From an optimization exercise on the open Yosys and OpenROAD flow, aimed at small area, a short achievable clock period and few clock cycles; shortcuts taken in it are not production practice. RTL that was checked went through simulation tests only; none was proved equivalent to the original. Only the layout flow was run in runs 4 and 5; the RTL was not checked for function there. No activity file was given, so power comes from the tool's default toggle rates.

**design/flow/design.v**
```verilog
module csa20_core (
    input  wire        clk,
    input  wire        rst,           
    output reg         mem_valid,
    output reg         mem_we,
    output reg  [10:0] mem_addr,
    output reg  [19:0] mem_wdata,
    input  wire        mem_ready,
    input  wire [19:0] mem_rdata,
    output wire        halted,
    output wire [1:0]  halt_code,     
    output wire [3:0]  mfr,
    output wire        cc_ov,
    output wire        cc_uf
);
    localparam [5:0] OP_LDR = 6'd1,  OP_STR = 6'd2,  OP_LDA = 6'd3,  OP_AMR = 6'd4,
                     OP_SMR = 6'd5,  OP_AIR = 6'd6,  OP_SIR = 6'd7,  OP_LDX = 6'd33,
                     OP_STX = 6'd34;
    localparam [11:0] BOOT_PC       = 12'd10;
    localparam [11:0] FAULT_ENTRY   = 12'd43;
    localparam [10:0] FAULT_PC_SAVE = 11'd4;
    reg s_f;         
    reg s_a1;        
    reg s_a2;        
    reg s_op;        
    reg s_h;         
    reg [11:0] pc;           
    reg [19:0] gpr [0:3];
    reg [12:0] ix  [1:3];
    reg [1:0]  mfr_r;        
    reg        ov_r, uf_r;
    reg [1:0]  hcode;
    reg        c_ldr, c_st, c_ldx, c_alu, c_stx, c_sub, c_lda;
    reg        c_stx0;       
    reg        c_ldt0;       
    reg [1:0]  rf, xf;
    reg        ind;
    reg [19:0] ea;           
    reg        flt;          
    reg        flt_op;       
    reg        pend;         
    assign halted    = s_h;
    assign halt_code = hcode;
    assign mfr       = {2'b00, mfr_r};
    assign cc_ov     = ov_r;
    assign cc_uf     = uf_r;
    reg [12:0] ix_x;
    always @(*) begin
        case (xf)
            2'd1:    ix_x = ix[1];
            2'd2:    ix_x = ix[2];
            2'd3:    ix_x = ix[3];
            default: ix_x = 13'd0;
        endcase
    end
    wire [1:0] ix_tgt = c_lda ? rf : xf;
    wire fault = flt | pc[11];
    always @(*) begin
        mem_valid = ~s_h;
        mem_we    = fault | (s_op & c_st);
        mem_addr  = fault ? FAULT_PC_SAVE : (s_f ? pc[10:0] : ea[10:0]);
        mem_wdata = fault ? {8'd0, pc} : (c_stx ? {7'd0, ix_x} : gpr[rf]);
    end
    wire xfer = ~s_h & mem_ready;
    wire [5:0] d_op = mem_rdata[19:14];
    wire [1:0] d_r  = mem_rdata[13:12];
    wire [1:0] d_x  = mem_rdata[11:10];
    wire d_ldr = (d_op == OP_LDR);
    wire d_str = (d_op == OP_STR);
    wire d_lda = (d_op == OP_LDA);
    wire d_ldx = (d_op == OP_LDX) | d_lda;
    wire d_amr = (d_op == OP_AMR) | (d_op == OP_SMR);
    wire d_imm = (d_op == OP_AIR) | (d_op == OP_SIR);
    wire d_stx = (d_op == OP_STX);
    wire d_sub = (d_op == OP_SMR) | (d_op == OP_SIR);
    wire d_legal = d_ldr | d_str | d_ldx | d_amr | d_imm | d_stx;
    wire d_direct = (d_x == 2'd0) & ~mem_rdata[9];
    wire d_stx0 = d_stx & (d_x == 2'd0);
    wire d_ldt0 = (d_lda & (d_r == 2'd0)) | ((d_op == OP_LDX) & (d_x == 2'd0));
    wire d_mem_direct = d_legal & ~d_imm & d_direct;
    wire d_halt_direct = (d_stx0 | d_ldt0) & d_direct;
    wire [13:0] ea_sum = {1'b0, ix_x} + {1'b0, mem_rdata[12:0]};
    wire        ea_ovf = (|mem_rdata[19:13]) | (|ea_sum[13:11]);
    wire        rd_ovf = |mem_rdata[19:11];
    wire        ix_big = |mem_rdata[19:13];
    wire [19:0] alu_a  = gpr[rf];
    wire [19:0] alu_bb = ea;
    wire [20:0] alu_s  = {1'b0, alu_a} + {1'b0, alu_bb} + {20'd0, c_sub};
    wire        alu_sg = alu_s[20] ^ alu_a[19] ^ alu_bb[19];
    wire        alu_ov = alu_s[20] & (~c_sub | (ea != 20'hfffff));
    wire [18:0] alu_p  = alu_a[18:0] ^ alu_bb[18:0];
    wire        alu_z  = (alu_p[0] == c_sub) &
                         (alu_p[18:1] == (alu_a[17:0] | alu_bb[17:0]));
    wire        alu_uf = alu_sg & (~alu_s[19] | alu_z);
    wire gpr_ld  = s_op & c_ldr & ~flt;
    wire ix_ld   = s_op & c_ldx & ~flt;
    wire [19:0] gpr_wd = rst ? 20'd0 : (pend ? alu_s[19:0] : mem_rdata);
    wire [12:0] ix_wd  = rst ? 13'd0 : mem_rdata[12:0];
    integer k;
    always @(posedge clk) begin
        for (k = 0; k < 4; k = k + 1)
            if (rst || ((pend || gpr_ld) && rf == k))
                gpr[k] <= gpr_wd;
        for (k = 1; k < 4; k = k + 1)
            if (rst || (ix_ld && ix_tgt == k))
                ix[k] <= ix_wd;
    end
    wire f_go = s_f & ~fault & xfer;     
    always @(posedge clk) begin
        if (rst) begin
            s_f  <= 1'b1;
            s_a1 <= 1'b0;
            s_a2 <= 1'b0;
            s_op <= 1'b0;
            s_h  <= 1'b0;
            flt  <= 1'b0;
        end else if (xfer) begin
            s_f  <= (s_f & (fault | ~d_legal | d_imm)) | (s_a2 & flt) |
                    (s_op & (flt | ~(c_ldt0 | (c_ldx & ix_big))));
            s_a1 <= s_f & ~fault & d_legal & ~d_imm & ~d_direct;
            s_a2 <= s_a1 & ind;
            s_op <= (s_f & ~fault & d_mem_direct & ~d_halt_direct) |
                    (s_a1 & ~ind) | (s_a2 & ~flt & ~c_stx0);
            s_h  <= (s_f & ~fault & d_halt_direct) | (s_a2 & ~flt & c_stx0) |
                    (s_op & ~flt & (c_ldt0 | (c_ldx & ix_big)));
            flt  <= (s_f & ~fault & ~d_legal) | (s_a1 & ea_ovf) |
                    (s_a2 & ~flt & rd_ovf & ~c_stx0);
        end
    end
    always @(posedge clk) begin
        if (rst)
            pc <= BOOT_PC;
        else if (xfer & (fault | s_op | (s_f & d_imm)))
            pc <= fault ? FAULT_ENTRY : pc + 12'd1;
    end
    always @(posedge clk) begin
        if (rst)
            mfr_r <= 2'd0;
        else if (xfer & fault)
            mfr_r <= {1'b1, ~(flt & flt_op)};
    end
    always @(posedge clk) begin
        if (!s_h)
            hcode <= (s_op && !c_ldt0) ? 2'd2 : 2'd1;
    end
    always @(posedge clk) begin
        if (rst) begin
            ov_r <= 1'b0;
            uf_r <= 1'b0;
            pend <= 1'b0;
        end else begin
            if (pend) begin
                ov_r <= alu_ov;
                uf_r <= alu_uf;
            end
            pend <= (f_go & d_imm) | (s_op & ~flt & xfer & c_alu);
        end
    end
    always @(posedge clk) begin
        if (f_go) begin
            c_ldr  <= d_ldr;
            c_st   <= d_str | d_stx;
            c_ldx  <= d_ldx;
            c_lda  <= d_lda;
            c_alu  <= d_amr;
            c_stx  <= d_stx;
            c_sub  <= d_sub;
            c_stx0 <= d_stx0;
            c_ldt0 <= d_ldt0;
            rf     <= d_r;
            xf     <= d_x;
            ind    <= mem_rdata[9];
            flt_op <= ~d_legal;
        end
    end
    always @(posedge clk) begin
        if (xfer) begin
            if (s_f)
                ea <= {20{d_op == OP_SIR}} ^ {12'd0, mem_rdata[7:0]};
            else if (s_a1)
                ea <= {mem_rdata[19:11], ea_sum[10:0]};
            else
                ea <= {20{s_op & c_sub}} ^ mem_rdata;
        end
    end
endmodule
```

•••••

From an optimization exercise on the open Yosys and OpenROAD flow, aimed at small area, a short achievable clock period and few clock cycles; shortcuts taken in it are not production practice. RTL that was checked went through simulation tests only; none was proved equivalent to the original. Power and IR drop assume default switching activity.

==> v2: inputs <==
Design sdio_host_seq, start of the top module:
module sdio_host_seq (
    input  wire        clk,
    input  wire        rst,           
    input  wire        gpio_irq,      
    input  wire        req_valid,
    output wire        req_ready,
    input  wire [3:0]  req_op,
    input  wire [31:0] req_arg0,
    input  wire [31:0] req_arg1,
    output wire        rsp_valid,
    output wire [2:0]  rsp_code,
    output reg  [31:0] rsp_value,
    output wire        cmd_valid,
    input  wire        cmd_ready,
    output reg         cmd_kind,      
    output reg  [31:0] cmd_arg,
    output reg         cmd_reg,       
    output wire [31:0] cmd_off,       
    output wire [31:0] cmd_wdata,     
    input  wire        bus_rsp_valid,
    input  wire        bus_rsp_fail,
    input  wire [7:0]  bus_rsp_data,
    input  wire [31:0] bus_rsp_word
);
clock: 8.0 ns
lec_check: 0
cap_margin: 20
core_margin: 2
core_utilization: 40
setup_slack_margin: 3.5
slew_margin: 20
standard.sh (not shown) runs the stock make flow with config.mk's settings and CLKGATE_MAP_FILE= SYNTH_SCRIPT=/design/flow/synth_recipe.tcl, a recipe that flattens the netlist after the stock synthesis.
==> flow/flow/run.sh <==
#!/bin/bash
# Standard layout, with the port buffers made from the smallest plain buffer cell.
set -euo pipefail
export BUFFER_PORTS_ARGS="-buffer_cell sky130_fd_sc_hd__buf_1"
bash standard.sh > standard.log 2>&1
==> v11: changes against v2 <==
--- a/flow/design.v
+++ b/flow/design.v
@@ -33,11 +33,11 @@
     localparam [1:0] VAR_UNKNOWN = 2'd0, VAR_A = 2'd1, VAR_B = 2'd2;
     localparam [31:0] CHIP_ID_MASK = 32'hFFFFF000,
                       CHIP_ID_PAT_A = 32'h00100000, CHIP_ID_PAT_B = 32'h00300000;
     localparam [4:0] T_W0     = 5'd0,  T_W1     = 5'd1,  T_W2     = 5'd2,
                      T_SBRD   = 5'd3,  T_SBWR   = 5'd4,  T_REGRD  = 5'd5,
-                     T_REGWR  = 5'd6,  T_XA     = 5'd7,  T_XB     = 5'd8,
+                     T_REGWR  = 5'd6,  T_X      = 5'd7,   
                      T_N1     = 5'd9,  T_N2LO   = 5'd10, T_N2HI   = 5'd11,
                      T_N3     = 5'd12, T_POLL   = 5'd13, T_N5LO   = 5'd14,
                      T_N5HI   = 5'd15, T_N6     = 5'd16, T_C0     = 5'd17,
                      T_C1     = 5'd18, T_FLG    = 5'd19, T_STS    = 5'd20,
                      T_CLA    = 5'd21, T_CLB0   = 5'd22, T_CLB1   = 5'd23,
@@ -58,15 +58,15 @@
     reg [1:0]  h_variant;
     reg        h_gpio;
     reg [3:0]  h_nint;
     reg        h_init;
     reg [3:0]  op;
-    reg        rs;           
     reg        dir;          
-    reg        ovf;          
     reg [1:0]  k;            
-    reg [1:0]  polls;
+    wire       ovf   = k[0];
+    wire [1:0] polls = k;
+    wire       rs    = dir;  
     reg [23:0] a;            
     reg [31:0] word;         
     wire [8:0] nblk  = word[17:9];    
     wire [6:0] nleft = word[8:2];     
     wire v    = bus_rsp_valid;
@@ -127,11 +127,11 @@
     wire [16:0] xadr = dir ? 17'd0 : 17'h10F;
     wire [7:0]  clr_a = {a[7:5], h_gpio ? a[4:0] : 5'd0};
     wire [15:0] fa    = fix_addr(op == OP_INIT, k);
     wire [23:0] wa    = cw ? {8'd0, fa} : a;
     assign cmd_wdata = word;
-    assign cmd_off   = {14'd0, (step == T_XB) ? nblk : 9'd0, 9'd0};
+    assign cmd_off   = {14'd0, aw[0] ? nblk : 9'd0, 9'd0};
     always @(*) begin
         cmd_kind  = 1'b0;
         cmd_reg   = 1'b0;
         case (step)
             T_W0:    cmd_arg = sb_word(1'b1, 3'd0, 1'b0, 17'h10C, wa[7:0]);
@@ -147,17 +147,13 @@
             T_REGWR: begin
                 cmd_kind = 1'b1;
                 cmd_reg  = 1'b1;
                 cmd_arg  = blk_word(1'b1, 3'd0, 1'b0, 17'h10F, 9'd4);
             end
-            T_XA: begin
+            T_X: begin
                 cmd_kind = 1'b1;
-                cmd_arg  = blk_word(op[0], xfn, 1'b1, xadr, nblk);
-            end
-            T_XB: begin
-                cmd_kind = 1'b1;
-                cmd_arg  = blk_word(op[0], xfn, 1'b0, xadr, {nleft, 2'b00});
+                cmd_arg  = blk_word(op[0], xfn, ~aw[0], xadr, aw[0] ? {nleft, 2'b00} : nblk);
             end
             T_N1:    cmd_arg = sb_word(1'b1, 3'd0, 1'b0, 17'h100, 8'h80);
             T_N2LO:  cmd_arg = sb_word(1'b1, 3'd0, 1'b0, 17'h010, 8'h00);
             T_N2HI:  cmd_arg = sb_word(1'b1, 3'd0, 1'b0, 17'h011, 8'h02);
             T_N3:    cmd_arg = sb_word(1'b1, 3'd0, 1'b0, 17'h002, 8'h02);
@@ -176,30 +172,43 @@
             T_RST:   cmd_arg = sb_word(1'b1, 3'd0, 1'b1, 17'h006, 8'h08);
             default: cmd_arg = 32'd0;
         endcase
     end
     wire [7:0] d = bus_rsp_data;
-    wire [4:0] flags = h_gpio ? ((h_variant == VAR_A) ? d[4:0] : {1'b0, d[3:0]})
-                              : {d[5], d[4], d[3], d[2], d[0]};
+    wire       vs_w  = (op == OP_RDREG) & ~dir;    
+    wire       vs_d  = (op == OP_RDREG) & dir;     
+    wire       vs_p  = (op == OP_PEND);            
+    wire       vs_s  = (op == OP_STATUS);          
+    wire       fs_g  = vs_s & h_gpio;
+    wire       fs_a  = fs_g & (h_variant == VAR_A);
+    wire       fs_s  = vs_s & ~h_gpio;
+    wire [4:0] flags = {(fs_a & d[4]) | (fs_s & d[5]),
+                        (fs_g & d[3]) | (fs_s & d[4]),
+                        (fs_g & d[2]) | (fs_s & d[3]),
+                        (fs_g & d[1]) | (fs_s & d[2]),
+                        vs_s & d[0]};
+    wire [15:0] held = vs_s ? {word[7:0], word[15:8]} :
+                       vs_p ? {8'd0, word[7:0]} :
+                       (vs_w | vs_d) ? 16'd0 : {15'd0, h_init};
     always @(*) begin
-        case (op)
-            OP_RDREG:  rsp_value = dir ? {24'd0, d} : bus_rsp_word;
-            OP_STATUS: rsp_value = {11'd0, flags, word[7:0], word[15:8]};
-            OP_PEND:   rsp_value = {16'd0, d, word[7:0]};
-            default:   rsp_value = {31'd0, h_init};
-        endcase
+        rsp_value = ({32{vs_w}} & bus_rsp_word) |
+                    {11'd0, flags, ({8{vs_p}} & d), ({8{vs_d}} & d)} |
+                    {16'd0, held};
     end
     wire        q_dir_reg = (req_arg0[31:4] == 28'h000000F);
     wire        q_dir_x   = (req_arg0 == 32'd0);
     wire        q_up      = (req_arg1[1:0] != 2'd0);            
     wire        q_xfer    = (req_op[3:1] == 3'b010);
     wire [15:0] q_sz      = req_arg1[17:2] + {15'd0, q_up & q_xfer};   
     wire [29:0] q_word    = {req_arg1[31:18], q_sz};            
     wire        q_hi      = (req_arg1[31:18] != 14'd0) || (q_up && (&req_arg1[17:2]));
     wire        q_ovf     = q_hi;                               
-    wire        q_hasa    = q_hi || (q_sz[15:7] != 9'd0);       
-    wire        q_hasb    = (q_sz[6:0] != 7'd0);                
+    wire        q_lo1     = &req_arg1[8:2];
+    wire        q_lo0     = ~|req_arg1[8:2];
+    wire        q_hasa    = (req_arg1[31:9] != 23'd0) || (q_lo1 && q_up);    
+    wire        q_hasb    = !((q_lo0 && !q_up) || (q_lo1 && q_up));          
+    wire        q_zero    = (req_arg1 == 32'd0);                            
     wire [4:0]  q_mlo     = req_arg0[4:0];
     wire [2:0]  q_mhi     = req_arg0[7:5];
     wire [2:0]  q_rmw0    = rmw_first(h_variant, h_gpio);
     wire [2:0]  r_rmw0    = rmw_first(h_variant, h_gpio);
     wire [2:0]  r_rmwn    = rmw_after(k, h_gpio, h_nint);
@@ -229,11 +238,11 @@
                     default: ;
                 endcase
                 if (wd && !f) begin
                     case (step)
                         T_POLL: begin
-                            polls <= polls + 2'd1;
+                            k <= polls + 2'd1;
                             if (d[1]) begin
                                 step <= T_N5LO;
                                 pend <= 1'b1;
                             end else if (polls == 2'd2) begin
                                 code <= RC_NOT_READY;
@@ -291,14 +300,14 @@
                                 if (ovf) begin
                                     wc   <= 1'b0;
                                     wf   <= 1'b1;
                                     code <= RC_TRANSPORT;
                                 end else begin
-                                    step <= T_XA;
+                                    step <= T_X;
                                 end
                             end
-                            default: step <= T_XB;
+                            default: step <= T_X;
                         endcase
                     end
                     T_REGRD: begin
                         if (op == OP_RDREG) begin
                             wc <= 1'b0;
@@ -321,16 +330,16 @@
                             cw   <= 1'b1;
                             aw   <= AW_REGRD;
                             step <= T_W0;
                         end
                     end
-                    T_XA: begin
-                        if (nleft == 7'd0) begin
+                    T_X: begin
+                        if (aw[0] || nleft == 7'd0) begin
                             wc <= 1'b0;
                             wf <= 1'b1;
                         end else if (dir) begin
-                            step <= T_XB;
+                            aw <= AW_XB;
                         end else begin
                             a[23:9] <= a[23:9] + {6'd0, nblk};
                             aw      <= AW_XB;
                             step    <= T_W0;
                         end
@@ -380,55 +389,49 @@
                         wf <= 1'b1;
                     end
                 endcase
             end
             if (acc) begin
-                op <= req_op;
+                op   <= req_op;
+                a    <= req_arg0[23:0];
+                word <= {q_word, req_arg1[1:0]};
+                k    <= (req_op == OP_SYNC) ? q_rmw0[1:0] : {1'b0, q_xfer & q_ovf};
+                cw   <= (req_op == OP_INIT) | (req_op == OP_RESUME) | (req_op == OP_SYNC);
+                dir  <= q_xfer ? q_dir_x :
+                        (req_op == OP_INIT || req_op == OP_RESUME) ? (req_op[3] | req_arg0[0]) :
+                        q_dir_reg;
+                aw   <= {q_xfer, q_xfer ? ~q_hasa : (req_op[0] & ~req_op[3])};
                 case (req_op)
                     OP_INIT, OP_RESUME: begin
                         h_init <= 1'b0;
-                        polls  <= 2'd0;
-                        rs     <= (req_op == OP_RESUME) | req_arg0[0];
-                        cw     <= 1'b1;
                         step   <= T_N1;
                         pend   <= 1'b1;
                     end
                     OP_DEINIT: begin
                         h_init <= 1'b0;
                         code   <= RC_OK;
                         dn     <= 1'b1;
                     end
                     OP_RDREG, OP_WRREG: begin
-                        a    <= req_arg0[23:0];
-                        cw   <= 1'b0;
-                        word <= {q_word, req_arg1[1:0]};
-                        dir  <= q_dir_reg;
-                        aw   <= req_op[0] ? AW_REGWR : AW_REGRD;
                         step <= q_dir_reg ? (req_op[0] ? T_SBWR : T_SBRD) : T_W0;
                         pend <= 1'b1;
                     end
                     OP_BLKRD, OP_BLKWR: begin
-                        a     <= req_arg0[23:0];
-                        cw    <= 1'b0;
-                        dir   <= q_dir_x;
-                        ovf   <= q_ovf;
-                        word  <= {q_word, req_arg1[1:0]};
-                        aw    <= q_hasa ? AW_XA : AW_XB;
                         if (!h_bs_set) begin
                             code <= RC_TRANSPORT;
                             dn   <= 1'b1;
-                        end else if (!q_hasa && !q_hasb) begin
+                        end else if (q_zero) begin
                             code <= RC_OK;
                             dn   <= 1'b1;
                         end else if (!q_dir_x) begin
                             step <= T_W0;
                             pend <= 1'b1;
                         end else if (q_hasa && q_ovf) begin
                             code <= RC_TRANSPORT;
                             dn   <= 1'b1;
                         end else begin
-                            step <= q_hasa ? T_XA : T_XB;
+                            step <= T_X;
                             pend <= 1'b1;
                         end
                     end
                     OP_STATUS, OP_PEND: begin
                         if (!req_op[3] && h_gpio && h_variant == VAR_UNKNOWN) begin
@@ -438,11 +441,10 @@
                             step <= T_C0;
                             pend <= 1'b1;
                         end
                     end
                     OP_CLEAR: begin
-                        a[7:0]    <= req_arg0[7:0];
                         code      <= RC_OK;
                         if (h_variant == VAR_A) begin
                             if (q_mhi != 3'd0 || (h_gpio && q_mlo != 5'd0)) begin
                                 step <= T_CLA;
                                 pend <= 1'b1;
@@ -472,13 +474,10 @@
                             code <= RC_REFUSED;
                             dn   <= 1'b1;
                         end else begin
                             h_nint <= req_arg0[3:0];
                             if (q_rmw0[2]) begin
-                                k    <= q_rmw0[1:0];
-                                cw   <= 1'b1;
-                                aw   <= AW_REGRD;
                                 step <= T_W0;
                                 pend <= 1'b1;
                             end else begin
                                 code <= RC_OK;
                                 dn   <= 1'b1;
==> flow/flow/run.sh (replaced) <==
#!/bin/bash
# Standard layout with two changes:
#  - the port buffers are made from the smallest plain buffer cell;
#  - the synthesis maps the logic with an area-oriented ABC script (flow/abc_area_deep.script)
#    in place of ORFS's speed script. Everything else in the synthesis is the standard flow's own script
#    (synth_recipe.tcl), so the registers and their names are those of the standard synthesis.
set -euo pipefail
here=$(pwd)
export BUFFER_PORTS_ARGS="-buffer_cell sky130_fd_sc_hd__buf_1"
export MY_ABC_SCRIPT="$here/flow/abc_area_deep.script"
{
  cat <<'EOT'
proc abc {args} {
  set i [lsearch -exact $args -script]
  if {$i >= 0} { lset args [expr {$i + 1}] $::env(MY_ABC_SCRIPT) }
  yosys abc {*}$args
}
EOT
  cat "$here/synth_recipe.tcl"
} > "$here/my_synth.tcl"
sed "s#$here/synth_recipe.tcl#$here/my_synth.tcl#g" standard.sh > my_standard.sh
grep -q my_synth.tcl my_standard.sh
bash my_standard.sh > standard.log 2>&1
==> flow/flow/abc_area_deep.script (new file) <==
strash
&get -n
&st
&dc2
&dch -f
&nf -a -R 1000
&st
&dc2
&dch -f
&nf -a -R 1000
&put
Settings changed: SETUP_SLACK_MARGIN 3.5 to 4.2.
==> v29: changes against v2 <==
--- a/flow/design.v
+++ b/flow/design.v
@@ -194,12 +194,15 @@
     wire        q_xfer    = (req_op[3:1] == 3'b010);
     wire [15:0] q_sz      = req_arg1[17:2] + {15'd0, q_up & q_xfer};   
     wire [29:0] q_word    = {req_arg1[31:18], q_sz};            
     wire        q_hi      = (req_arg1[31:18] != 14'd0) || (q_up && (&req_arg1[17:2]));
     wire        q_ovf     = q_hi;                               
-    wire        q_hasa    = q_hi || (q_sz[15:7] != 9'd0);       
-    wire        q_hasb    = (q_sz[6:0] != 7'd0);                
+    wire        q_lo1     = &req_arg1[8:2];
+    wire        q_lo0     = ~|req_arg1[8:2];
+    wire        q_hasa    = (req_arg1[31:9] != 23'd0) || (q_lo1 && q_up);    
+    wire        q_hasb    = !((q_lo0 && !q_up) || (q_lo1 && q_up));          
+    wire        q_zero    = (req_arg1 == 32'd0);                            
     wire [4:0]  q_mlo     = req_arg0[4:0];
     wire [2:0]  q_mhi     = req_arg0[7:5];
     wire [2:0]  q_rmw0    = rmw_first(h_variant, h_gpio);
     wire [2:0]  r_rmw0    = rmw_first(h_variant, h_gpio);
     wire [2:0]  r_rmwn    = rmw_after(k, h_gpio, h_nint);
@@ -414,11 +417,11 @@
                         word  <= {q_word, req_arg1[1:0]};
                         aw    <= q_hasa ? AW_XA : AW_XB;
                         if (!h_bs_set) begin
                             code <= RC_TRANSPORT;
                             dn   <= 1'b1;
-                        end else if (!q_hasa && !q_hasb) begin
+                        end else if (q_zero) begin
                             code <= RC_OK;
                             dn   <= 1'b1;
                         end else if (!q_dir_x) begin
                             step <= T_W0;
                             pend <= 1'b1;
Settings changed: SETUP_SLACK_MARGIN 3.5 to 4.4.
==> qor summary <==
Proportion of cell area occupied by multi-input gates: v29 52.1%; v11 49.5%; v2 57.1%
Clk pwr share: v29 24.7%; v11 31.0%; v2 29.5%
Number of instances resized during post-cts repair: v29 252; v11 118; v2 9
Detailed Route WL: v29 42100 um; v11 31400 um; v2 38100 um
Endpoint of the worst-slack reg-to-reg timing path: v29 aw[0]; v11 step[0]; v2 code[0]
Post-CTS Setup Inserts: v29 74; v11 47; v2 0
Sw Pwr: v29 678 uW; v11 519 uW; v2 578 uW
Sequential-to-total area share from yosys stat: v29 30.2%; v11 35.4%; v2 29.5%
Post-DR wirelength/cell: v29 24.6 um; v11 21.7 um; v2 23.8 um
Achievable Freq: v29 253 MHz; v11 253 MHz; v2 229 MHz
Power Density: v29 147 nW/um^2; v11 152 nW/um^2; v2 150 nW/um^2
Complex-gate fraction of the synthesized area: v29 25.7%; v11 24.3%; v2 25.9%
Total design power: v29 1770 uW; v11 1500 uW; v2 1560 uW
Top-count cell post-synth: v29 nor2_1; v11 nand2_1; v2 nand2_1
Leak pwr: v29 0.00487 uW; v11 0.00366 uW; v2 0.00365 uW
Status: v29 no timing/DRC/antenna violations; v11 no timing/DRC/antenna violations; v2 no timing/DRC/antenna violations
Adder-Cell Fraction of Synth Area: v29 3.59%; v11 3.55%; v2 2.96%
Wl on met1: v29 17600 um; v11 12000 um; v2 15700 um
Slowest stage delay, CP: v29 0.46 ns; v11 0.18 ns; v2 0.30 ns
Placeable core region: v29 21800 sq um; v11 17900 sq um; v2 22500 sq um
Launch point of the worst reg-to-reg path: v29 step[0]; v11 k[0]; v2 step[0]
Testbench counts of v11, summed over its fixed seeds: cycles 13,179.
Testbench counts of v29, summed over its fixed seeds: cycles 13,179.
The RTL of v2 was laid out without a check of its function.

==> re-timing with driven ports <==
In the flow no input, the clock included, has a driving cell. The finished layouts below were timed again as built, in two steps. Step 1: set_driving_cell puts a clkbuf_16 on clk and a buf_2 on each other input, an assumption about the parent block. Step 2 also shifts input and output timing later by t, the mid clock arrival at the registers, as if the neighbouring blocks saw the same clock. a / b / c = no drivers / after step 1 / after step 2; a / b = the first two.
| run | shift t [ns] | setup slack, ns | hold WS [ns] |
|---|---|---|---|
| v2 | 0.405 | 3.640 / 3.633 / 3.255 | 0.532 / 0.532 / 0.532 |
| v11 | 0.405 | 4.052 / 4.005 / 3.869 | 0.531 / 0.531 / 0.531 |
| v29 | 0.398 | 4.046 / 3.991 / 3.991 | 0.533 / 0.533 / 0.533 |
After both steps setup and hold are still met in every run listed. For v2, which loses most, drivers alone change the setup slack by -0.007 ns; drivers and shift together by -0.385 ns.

•••••

• _Task prompt_: Pick each line holding "period" out of the entries above and return it.

• _Exercise output_:
From an optimization exercise on the open Yosys and OpenROAD flow, aimed at small area, a short achievable clock period and few clock cycles; shortcuts taken in it are not production practice. RTL that was checked went through simulation tests only; none was proved equivalent to the original. Only the layout flow was run in runs 4 and 5; the RTL was not checked for function there. No activity file was given, so power comes from the tool's default toggle rates.
From an optimization exercise on the open Yosys and OpenROAD flow, aimed at small area, a short achievable clock period and few clock cycles; shortcuts taken in it are not production practice. RTL that was checked went through simulation tests only; none was proved equivalent to the original. Power and IR drop assume default switching activity.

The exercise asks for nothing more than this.